As we investigated the changes occurring in beta cells further, we found that rather than activating a growth response, these beta cells were adopting a growth-arrested state called senescence. Thus our initial hypothesis was wrong. Even more remarkable, the senescent beta cells seemed to be promoting the progression of the disease, as they produced signals that encouraged further beta cell death and invasion by immune cells. We also found evidence that beta cells become senescent in humans with T1D and those at high risk for developing T1D by looking at markers for senescence in beta cells from human donors. In order to determine whether senescent beta cells were actually promoting the disease, we thought that if we could selectively kill this small subset of beta cells, it would spare the remaining majority of non-senescent, healthy beta cells. Using drugs that specifically kill off senescent cells, we found that treating our mouse model with these drugs prevented them from becoming diabetic. We also found that the drugs were, in fact, depleting senescent beta cells from these mice, but not killing off the immune cells.
In conclusion, we have identified a new and important factor in the disease process in T1D, where some of the beta cells (the senescent ones) are actually contributing to the destruction process. This represents a radical change in the way T1D has been understood, where beta cells are just passive victims. We have also proved the concept of using drugs that selectively kill senescent cells as therapeutics for preventing T1D in our mouse model. Although it is unclear whether this approach would work in cases of established T1D, in the future, we envision that we may be able to prevent T1D in people, and provide a therapeutic benefit for new T1D patients using a similar approach.
Update on 7-3-17
I am very grateful for the funds that I have received for this project and I am happy to inform you that I began working on it. Recent studies show that patients with diabetes have a much higher likelihood of depression than the general population, and young people with T1D had 11 times the suicide rate. Our goal is to identify genetic signatures in white blood cells that distinguish non-progressor T1D patients and T1D patients that do progress to depression. We have found that several neuronal proteins that are known to be important for brain function show abnormal expression in beta cells from T1D compared to non-diabetic donors. Even though it has been well recognized that abnormal expression or autoantibodies to proteins such as GAD and IA2 are separately associated with risk of T1D OR mental disorders, there are no studies looking for the signature of these genes as a predictor of co-occurrence of mental disorders AND T1D.

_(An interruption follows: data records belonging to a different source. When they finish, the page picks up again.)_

`src/rtl/pipeline_pkg.sv`:
```
// Shared types and constants for the pipeline hazard/stall controller.
// Controller states and register-index width used by the top and the load-use detector.
package pipeline_pkg;

    localparam int REG_IDX_W = 5;
    localparam int BUBBLE_W  = 2;

    typedef enum logic [1:0] {
        RUN      = 2'd0,
        LU_STALL = 2'd1,
        MEMWAIT  = 2'd2,
        HALTED   = 2'd3
    } pctl_state_t;

endpackage

```
`src/rtl/pipeline_control_load_use_detect.sv`:
```
// Load-use hazard detector: an EX-stage load whose destination feeds an ID-stage source.
// Purely combinational, no latency; register 0 never creates a hazard.
module load_use_detect
    import pipeline_pkg::*;
(
    input  logic                 ex_memread,
    input  logic [REG_IDX_W-1:0] ex_rt,
    input  logic [REG_IDX_W-1:0] id_rs,
    input  logic [REG_IDX_W-1:0] id_rt,
    output logic                 lu
);

    assign lu = ex_memread && (ex_rt != '0) && ((ex_rt == id_rs) || (ex_rt == id_rt));

endmodule

```
`src/rtl/pipeline_control.sv`:
```
// Pipeline stall/flush controller: registered state, combinational enables/flushes, zero latency.
// Freezes every stage on a data-memory wait; load-use inserts bubbles while the back end drains.
module pipeline_control
    import pipeline_pkg::*;
#(
    parameter int STALL_CNT_W = 16
) (
    input  logic                   CLK,
    input  logic                   RST,
    input  logic                   ihit,
    input  logic                   dhit,
    input  logic                   mem_dREN,
    input  logic                   mem_dWEN,
    input  logic                   ex_memread,
    input  logic [REG_IDX_W-1:0]   ex_rt,
    input  logic [REG_IDX_W-1:0]   id_rs,
    input  logic [REG_IDX_W-1:0]   id_rt,
    input  logic                   id_branch,
    input  logic                   branch_taken,
    input  logic                   halt_mem,
    output logic                   pc_en,
    output logic                   ifid_en,
    output logic                   idex_en,
    output logic                   back_en,
    output logic                   ifid_flush,
    output logic                   idex_flush,
    output logic                   halted,
    output logic [STALL_CNT_W-1:0] stall_cycles
);

    pctl_state_t         state, state_nxt;
    pctl_state_t         ret_state, ret_state_nxt;
    logic [BUBBLE_W-1:0] bubble_cnt, bubble_cnt_nxt;
    logic                lu;
    logic                dwait;

    load_use_detect u_lu (
        .ex_memread (ex_memread),
        .ex_rt      (ex_rt),
        .id_rs      (id_rs),
        .id_rt      (id_rt),
        .lu         (lu)
    );

    assign dwait  = (mem_dREN || mem_dWEN) && !dhit;
    assign halted = (state == HALTED);

    always_comb begin
        state_nxt      = state;
        ret_state_nxt  = ret_state;
        bubble_cnt_nxt = bubble_cnt;
        pc_en          = 1'b0;
        ifid_en        = 1'b0;
        idex_en        = 1'b0;
        back_en        = 1'b0;
        ifid_flush     = 1'b0;
        idex_flush     = 1'b0;

        if (!RST) begin
            case (state)
                RUN: begin
                    if (halt_mem) begin
                        state_nxt = HALTED;
                    end else if (dwait) begin
                        state_nxt      = MEMWAIT;
                        ret_state_nxt  = RUN;
                        bubble_cnt_nxt = '0;
                    end else if (lu) begin
                        // Hold PC and IF/ID, drop a bubble into ID/EX; branches compared in ID need one more.
                        idex_en    = 1'b1;
                        idex_flush = 1'b1;
                        back_en    = 1'b1;
                        if (id_branch) begin
                            bubble_cnt_nxt = BUBBLE_W'(1);
                            state_nxt      = LU_STALL;
                        end else begin
                            bubble_cnt_nxt = '0;
                        end
                    end else if (branch_taken) begin
                        pc_en      = 1'b1;
                        ifid_en    = 1'b1;
                        idex_en    = 1'b1;
                        back_en    = 1'b1;
                        ifid_flush = 1'b1;
                    end else if (!ihit) begin
                        ifid_en    = 1'b1;
                        idex_en    = 1'b1;
                        back_en    = 1'b1;
                        ifid_flush = 1'b1;
                    end else begin
                        pc_en   = 1'b1;
                        ifid_en = 1'b1;
                        idex_en = 1'b1;
                        back_en = 1'b1;
                    end
                end
                LU_STALL: begin
                    if (halt_mem) begin
                        state_nxt = HALTED;
                    end else if (dwait) begin
                        // Remaining bubble count stays in bubble_cnt across the wait.
                        state_nxt     = MEMWAIT;
                        ret_state_nxt = LU_STALL;
                    end else begin
                        idex_en        = 1'b1;
                        idex_flush     = 1'b1;
                        back_en        = 1'b1;
                        bubble_cnt_nxt = bubble_cnt - BUBBLE_W'(1);
                        if (bubble_cnt <= BUBBLE_W'(1)) begin
                            state_nxt = RUN;
                        end
                    end
                end
                MEMWAIT: begin
                    if (dhit) begin
                        pc_en     = 1'b1;
                        ifid_en   = 1'b1;
                        idex_en   = 1'b1;
                        back_en   = 1'b1;
                        state_nxt = ret_state;
                    end
                end
                HALTED: begin
                    state_nxt = HALTED;
                end
                default: begin
                    state_nxt = RUN;
                end
            endcase
        end
    end

    always_ff @(posedge CLK) begin
        if (RST) begin
            state        <= RUN;
            ret_state    <= RUN;
            bubble_cnt   <= '0;
            stall_cycles <= '0;
        end else begin
            state      <= state_nxt;
            ret_state  <= ret_state_nxt;
            bubble_cnt <= bubble_cnt_nxt;
            if ((state != HALTED) && !pc_en && (stall_cycles != {STALL_CNT_W{1'b1}})) begin
                stall_cycles <= stall_cycles + STALL_CNT_W'(1);
            end
        end
    end

endmodule
```
## config.mk

```make
export PLATFORM = sky130hd
export DESIGN_NAME = seven_seg_scan
export DESIGN_NICKNAME = d
export VERILOG_FILES = /design/src/rtl/seven_seg_scan.sv
export SDC_FILE = /design/constraint.sdc
export NUM_CORES = 1
export LEC_CHECK = 0
export ABC_AREA = 1
export BUFFER_PORTS_ARGS = -buffer_cell sky130_fd_sc_hd__buf_4
export CAP_MARGIN = 20
export CORE_ASPECT_RATIO = 0.6
export CORE_MARGIN = 3
export CORE_UTILIZATION = 50
export DETAILED_ROUTE_END_ITERATION = 12
export GPL_TIMING_DRIVEN = 0
export PLACE_DENSITY = 0.64
export SYNTH_ARGS = -nofsm -noshare
export SYNTH_HDL_FRONTEND = slang
export SYNTH_SLANG_ARGS = --single-unit
```

## constraint.sdc

```tcl
create_clock -name clk -period 1.8 [get_ports clk]
set_input_delay 0.09 -clock clk [delete_from_list [all_inputs] [get_ports clk]]
set_output_delay 0.09 -clock clk [all_outputs]
set_load 0.03 [all_outputs]
```
<file path="src/rtl/proc_param_if.sv">
// Word-addressed req/ack memory bus between proc_param and its instruction/data memory.
interface proc_param_if #(
    parameter int DATA_W = 16,
    parameter int ADDR_W = 16
);
    logic              mem_req;
    logic              mem_we;
    logic [ADDR_W-1:0] mem_addr;
    logic [DATA_W-1:0] mem_wdata;
    logic              mem_ack;
    logic [DATA_W-1:0] mem_rdata;

    modport master (
        output mem_req, mem_we, mem_addr, mem_wdata,
        input  mem_ack, mem_rdata
    );

    modport slave (
        input  mem_req, mem_we, mem_addr, mem_wdata,
        output mem_ack, mem_rdata
    );
endinterface

</file>
<file path="src/rtl/proc_param.sv">
// Parametrised multi-cycle processor core: 16-bit instructions fetched over a req/ack
// memory bus, register file, output port and sticky illegal-opcode flag.
module proc_param #(
    parameter int DATA_W   = 16,
    parameter int ADDR_W   = 16,
    parameter int NUM_REGS = 16
) (
    input  logic              clk,
    input  logic              rst,
    proc_param_if.master      mem,
    output logic [DATA_W-1:0] out,
    output logic              outen,
    output logic [ADDR_W-1:0] pc,
    output logic [2:0]        state,
    output logic              halted,
    output logic              illegal,
    output logic [DATA_W-1:0] x1
);
    localparam int RW = (NUM_REGS > 2) ? $clog2(NUM_REGS) : 1;

    typedef enum logic [2:0] {
        FETCH  = 3'd0,
        EXEC   = 3'd1,
        MEM    = 3'd2,
        HALTED = 3'd3
    } state_t;

    typedef enum logic [3:0] {
        OP_NOP    = 4'h0,
        OP_OUTI   = 4'h1,
        OP_OUTLOC = 4'h2,
        OP_LI     = 4'h3,
        OP_OUTR   = 4'h4,
        OP_ADDI   = 4'h5,
        OP_LD     = 4'h6,
        OP_ST     = 4'h7,
        OP_BNZ    = 4'h8,
        OP_JMP    = 4'h9,
        OP_HALT   = 4'hF
    } op_t;

    state_t            state_q, state_d;
    logic [15:0]       instr;
    logic [DATA_W-1:0] regs [NUM_REGS];

    logic [3:0]        op;
    logic [7:0]        imm;
    logic [RW-1:0]     ridx;
    logic [DATA_W-1:0] rval, imm_z, imm_s;
    logic [ADDR_W-1:0] pc_inc, imm_a;

    logic [ADDR_W-1:0] pc_d;
    logic [DATA_W-1:0] out_d, reg_wd;
    logic              outen_d, illegal_d, reg_we, instr_ld;

    assign op     = instr[11:8];
    assign imm    = instr[7:0];
    assign ridx   = instr[12 +: RW];
    assign rval   = regs[ridx];
    assign imm_z  = DATA_W'(imm);
    assign imm_s  = {{(DATA_W-8){imm[7]}}, imm};
    assign imm_a  = ADDR_W'(imm);
    assign pc_inc = pc + ADDR_W'(1);

    // Bus fields derive only from state, pc and the latched instruction, all frozen
    // while a request waits, so they stay stable until ack without extra registers.
    assign mem.mem_req   = !rst && (state_q == FETCH || state_q == MEM);
    assign mem.mem_we    = (state_q == MEM) && (op == OP_ST);
    assign mem.mem_addr  = (state_q == MEM) ? imm_a : pc;
    assign mem.mem_wdata = rval;

    assign state  = state_q;
    assign halted = (state_q == HALTED);
    assign x1     = regs[1];

    always_comb begin
        state_d   = state_q;
        pc_d      = pc;
        out_d     = out;
        outen_d   = 1'b0;
        illegal_d = illegal;
        reg_we    = 1'b0;
        reg_wd    = imm_z;
        instr_ld  = 1'b0;
        case (state_q)
            FETCH: begin
                if (mem.mem_ack) begin
                    instr_ld = 1'b1;
                    state_d  = EXEC;
                end
            end
            EXEC: begin
                state_d = FETCH;
                pc_d    = pc_inc;
                case (op)
                    OP_NOP: ;
                    OP_OUTI: begin
                        out_d   = imm_z;
                        outen_d = 1'b1;
                    end
                    OP_OUTLOC, OP_LD, OP_ST: begin
                        state_d = MEM;
                        pc_d    = pc;
                    end
                    OP_LI: reg_we = 1'b1;
                    OP_OUTR: begin
                        out_d   = rval;
                        outen_d = 1'b1;
                    end
                    OP_ADDI: begin
                        reg_we = 1'b1;
                        reg_wd = rval + imm_s;
                    end
                    OP_BNZ:  if (rval != '0) pc_d = imm_a;
                    OP_JMP:  pc_d = imm_a;
                    OP_HALT: begin
                        state_d = HALTED;
                        pc_d    = pc;
                    end
                    default: illegal_d = 1'b1;
                endcase
            end
            MEM: begin
                if (mem.mem_ack) begin
                    state_d = FETCH;
                    pc_d    = pc_inc;
                    if (op == OP_OUTLOC) begin
                        out_d   = mem.mem_rdata;
                        outen_d = 1'b1;
                    end
                    if (op == OP_LD) begin
                        reg_we = 1'b1;
                        reg_wd = mem.mem_rdata;
                    end
                end
            end
            HALTED: ;
            default: state_d = FETCH;
        endcase
    end

    always_ff @(posedge clk or posedge rst) begin
        if (rst) begin
            state_q <= FETCH;
            pc      <= '0;
            instr   <= '0;
            out     <= '0;
            outen   <= 1'b0;
            illegal <= 1'b0;
        end else begin
            state_q <= state_d;
            pc      <= pc_d;
            out     <= out_d;
            outen   <= outen_d;
            illegal <= illegal_d;
            if (instr_ld) instr <= mem.mem_rdata[15:0];
        end
    end

    always_ff @(posedge clk or posedge rst) begin
        if (rst) begin
            for (int unsigned i = 0; i < NUM_REGS; i++) regs[i] <= '0;
        end else if (reg_we) begin
            regs[ridx] <= reg_wd;
        end
    end
endmodule

</file>
<file path="src/flat_wrapper.sv">
// flat-port wrapper written by rule: the top's interface ports become plain ports
module proc_param_flat 
#(
    parameter int DATA_W   = 16,
    parameter int ADDR_W   = 16,
    parameter int NUM_REGS = 16
)
  (clk, rst, out, outen, pc, state, halted, illegal, x1, mem_mem_req, mem_mem_we, mem_mem_addr, mem_mem_wdata, mem_mem_ack, mem_mem_rdata);
  proc_param_if #(.DATA_W(DATA_W), .ADDR_W(ADDR_W)) mem_i ();
  input  logic clk;
  input  logic rst;
  output logic [DATA_W-1:0] out;
  output logic outen;
  output logic [ADDR_W-1:0] pc;
  output logic [2:0] state;
  output logic halted;
  output logic illegal;
  output logic [DATA_W-1:0] x1;
  output wire logic [$bits(mem_i.mem_req)-1:0] mem_mem_req;
  output wire logic [$bits(mem_i.mem_we)-1:0] mem_mem_we;
  output wire logic [$bits(mem_i.mem_addr)-1:0] mem_mem_addr;
  output wire logic [$bits(mem_i.mem_wdata)-1:0] mem_mem_wdata;
  input wire logic [$bits(mem_i.mem_ack)-1:0] mem_mem_ack;
  input wire logic [$bits(mem_i.mem_rdata)-1:0] mem_mem_rdata;
  assign mem_mem_req = mem_i.mem_req;
  assign mem_mem_we = mem_i.mem_we;
  assign mem_mem_addr = mem_i.mem_addr;
  assign mem_mem_wdata = mem_i.mem_wdata;
  assign mem_i.mem_ack = mem_mem_ack;
  assign mem_i.mem_rdata = mem_mem_rdata;
  proc_param #(.DATA_W(DATA_W), .ADDR_W(ADDR_W), .NUM_REGS(NUM_REGS)) u_core (.clk(clk), .rst(rst), .mem(mem_i), .out(out), .outen(outen), .pc(pc), .state(state), .halted(halted), .illegal(illegal), .x1(x1));
endmodule
</file>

In this project, I will be isolating RNA from the blood samples of matched healthy and T1D patients with and without depression. RNAseq will be performed to reveal genetic signature in this unbiased search for changes in gene expression that are shared between depression and T1D. Any identified targets will be verified by qPCR to validate the results. We are hoping to identify markers in the blood that can be used to screen T1D patients for their likelihood to progress to depression. This will allow a better intervention in the at-risk population to prevent comorbidity of depression and T1D.